WHAT YOU HAVE TO DO - Up to and including the line containing "localparam int unsigned SETUP_NS", set down each line of the entries below exactly, starting from the first, and leave out the rest.
--- MATERIAL PROVIDED Enclosed Below ---
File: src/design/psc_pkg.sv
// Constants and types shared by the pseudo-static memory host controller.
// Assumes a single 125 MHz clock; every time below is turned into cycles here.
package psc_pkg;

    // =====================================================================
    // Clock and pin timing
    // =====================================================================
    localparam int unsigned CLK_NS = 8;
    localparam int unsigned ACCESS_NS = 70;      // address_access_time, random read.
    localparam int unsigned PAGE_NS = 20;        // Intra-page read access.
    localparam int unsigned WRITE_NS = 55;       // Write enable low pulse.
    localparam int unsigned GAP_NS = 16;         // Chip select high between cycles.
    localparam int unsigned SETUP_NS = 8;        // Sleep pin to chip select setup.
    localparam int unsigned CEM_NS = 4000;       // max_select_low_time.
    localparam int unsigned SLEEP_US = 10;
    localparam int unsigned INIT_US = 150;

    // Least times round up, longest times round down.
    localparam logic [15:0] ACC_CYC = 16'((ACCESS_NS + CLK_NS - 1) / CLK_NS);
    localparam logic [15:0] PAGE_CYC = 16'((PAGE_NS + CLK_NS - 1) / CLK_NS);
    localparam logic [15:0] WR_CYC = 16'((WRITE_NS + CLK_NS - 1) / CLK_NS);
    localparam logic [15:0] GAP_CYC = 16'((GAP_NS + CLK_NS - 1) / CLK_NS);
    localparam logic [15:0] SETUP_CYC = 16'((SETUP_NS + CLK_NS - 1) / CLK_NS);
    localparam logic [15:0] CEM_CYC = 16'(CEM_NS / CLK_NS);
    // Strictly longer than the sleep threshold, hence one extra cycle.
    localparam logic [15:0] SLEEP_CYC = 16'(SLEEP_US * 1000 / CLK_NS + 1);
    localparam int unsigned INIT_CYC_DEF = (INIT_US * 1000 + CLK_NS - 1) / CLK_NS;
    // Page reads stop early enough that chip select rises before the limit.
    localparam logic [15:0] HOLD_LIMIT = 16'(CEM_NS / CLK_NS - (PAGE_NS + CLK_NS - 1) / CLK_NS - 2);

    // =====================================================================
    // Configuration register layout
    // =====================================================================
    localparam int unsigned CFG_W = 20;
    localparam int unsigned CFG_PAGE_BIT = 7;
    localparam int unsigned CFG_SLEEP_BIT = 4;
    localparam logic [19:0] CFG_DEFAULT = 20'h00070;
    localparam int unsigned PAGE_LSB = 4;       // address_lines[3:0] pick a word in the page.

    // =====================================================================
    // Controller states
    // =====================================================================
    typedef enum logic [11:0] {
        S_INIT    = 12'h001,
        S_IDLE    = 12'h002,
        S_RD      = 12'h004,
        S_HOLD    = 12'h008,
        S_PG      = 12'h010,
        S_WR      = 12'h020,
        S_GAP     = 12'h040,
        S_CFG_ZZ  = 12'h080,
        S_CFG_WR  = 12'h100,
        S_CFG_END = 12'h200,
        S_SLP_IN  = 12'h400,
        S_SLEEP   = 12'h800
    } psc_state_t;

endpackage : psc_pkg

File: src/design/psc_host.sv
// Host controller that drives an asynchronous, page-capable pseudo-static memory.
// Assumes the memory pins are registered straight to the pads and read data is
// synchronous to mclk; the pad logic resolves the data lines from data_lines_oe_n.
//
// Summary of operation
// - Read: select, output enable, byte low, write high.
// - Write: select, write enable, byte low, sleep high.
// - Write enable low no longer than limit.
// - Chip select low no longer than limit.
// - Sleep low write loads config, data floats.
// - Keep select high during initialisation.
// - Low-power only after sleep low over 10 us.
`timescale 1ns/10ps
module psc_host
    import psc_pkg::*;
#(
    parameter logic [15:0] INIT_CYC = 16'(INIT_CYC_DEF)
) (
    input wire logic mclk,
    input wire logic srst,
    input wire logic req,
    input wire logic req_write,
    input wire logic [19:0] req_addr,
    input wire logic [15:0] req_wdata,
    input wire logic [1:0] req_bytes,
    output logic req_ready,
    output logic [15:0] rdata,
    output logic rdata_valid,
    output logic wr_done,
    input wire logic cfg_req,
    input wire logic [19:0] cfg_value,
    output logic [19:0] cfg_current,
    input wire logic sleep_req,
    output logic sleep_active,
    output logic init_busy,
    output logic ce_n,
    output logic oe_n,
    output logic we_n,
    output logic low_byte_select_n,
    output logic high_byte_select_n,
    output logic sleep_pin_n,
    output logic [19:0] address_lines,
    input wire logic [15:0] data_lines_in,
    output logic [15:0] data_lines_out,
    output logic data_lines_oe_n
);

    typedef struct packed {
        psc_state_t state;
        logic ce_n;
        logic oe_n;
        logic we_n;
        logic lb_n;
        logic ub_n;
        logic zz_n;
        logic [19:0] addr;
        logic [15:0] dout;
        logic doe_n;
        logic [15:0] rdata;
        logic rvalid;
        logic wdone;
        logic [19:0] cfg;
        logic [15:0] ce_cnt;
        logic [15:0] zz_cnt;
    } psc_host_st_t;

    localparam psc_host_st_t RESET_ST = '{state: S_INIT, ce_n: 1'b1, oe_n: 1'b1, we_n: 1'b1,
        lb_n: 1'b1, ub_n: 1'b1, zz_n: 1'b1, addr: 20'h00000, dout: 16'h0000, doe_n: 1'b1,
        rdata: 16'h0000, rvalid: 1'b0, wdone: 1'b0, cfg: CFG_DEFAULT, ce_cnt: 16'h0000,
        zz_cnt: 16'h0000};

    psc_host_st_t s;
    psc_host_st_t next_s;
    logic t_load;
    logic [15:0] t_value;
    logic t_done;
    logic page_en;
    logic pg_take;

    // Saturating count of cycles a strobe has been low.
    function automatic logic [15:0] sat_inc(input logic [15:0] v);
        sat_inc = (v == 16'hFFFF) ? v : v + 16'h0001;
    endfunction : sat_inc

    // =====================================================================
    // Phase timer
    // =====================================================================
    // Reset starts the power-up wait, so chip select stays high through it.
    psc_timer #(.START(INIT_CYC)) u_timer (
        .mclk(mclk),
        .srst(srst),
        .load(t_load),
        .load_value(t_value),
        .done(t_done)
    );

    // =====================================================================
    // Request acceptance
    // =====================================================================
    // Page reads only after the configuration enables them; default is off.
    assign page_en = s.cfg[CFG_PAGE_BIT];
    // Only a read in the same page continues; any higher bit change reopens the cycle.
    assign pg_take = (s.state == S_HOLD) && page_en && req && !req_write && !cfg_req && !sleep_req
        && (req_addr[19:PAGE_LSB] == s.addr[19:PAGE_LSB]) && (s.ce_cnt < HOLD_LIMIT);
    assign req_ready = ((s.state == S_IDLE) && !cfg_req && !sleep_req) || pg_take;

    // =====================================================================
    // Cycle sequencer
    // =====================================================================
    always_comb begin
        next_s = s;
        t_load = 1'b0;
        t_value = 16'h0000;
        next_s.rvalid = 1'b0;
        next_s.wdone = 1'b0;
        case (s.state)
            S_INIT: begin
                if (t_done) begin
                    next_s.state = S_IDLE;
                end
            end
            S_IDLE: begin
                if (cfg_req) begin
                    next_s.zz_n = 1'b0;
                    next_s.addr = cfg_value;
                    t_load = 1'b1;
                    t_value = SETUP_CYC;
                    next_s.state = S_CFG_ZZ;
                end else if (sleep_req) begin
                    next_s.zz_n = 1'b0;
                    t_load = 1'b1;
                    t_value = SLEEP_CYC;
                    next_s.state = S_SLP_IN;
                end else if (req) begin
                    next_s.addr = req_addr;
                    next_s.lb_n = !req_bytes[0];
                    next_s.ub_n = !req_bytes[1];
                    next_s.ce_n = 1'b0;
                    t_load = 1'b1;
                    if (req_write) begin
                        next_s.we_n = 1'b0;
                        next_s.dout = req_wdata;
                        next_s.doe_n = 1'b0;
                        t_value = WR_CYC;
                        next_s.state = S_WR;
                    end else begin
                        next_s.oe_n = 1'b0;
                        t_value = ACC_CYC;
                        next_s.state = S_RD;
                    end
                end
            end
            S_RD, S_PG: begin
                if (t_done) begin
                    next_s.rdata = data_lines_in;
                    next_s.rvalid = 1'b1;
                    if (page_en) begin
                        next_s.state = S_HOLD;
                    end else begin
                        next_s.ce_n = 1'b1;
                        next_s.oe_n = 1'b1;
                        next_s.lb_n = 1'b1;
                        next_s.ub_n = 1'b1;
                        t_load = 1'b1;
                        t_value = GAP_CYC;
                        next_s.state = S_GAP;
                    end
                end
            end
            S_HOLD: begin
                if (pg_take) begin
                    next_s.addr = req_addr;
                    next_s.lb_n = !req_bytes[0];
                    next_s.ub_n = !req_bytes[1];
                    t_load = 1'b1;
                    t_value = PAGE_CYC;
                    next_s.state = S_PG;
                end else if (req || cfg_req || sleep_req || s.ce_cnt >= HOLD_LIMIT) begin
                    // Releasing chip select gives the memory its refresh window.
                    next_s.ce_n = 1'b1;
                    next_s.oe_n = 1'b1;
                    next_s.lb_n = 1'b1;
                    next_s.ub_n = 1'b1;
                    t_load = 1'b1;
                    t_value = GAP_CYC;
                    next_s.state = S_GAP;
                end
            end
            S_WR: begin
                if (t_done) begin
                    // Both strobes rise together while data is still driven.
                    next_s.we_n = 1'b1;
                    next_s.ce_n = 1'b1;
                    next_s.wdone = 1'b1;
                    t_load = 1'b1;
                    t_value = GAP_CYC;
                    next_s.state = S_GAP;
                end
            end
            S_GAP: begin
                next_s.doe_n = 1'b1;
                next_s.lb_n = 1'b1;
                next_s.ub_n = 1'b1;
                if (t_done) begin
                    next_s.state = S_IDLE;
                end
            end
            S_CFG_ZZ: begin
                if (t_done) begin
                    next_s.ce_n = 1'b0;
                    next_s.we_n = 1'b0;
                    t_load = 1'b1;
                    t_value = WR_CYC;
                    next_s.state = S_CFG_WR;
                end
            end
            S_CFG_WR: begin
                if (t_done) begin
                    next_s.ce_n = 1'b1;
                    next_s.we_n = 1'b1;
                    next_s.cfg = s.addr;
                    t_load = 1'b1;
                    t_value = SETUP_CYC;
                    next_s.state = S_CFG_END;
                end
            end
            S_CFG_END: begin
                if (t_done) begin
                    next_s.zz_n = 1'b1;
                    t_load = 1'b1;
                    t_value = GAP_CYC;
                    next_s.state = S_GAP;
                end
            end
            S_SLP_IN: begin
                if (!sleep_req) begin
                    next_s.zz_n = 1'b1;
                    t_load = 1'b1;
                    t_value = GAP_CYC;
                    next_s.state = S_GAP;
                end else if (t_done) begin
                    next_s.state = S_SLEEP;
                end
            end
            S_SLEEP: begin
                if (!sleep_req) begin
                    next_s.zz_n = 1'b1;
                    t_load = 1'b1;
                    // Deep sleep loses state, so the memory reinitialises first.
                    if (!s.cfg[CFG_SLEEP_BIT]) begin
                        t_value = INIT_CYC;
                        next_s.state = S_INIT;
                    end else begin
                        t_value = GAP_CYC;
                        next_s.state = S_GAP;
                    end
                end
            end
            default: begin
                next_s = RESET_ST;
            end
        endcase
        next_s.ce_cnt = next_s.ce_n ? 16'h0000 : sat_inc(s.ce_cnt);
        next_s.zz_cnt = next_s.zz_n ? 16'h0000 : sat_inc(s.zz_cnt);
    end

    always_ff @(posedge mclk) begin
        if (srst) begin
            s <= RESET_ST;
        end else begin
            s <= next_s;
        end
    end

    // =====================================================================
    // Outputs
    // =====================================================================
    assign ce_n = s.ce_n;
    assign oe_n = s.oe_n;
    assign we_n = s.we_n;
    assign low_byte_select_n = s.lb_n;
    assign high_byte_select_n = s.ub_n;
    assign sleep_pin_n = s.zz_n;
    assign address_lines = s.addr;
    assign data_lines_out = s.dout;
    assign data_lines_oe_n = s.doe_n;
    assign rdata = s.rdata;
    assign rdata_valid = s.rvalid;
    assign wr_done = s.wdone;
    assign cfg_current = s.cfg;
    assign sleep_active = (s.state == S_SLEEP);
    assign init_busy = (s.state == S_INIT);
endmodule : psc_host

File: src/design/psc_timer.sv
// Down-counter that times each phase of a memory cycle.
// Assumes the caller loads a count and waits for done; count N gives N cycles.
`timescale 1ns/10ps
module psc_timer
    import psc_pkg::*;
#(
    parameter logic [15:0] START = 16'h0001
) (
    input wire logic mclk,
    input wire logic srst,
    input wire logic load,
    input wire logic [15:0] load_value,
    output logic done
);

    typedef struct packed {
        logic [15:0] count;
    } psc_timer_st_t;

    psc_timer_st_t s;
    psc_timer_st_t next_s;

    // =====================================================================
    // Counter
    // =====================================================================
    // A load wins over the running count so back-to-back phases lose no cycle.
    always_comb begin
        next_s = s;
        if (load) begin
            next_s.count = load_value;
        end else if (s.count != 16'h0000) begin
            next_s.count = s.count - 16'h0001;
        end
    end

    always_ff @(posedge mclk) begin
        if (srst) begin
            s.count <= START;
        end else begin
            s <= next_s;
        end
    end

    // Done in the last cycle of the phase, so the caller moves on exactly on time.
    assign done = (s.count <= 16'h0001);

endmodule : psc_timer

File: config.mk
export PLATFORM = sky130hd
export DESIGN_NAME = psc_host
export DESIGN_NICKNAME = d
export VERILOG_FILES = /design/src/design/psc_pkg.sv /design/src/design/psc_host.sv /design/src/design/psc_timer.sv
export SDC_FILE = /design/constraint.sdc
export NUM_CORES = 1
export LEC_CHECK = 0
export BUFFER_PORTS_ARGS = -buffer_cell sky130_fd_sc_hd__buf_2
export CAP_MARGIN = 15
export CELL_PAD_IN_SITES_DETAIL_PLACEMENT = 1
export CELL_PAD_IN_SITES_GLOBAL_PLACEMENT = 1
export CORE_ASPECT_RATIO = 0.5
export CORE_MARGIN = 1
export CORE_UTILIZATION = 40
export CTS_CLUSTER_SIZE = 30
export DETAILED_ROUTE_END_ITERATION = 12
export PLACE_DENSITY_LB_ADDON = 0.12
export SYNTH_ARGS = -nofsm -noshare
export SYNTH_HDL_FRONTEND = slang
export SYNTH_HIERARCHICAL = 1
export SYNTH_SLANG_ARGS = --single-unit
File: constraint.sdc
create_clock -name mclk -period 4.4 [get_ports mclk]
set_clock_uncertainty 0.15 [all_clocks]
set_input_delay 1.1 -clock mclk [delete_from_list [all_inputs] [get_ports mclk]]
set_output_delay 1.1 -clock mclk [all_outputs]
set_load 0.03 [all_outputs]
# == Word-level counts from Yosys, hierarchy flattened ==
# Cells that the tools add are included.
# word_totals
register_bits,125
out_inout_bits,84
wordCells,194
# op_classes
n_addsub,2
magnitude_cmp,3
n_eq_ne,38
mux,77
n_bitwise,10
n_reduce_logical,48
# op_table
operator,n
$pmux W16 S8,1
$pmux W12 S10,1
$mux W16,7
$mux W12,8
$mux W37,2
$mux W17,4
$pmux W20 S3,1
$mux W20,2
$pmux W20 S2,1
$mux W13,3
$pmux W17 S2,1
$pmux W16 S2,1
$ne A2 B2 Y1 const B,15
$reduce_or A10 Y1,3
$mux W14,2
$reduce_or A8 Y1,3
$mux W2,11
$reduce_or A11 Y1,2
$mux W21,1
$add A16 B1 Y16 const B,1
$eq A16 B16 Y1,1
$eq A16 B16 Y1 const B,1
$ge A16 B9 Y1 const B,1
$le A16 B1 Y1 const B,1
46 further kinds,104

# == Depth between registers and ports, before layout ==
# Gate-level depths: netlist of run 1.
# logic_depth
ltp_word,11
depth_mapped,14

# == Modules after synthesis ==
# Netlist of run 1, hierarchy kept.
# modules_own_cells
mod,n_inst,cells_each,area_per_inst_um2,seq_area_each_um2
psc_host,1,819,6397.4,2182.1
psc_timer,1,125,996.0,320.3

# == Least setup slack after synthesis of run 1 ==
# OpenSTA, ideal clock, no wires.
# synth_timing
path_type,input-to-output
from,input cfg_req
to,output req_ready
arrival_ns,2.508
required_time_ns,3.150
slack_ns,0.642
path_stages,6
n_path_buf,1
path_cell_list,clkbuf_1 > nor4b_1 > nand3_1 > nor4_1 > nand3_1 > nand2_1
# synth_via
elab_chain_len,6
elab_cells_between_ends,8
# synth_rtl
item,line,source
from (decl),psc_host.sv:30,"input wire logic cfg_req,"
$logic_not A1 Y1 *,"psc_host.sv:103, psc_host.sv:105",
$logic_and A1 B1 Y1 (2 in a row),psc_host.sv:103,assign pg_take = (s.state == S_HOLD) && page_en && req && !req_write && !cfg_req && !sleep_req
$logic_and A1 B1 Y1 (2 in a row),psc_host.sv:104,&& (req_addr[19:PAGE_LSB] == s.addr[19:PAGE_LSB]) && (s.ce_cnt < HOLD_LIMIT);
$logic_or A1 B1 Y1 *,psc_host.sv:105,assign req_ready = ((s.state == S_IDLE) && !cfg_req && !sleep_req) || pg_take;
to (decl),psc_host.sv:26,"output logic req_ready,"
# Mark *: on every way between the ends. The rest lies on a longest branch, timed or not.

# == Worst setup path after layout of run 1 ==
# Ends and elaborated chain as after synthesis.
--- End of Enclosed MATERIAL PROVIDED ---
RESPONSE BELOW -
File: src/design/psc_pkg.sv
// Constants and types shared by the pseudo-static memory host controller.
// Assumes a single 125 MHz clock; every time below is turned into cycles here.
package psc_pkg;

    // =====================================================================
    // Clock and pin timing
    // =====================================================================
    localparam int unsigned CLK_NS = 8;
    localparam int unsigned ACCESS_NS = 70;      // address_access_time, random read.
    localparam int unsigned PAGE_NS = 20;        // Intra-page read access.
    localparam int unsigned WRITE_NS = 55;       // Write enable low pulse.
    localparam int unsigned GAP_NS = 16;         // Chip select high between cycles.
    localparam int unsigned SETUP_NS = 8;        // Sleep pin to chip select setup.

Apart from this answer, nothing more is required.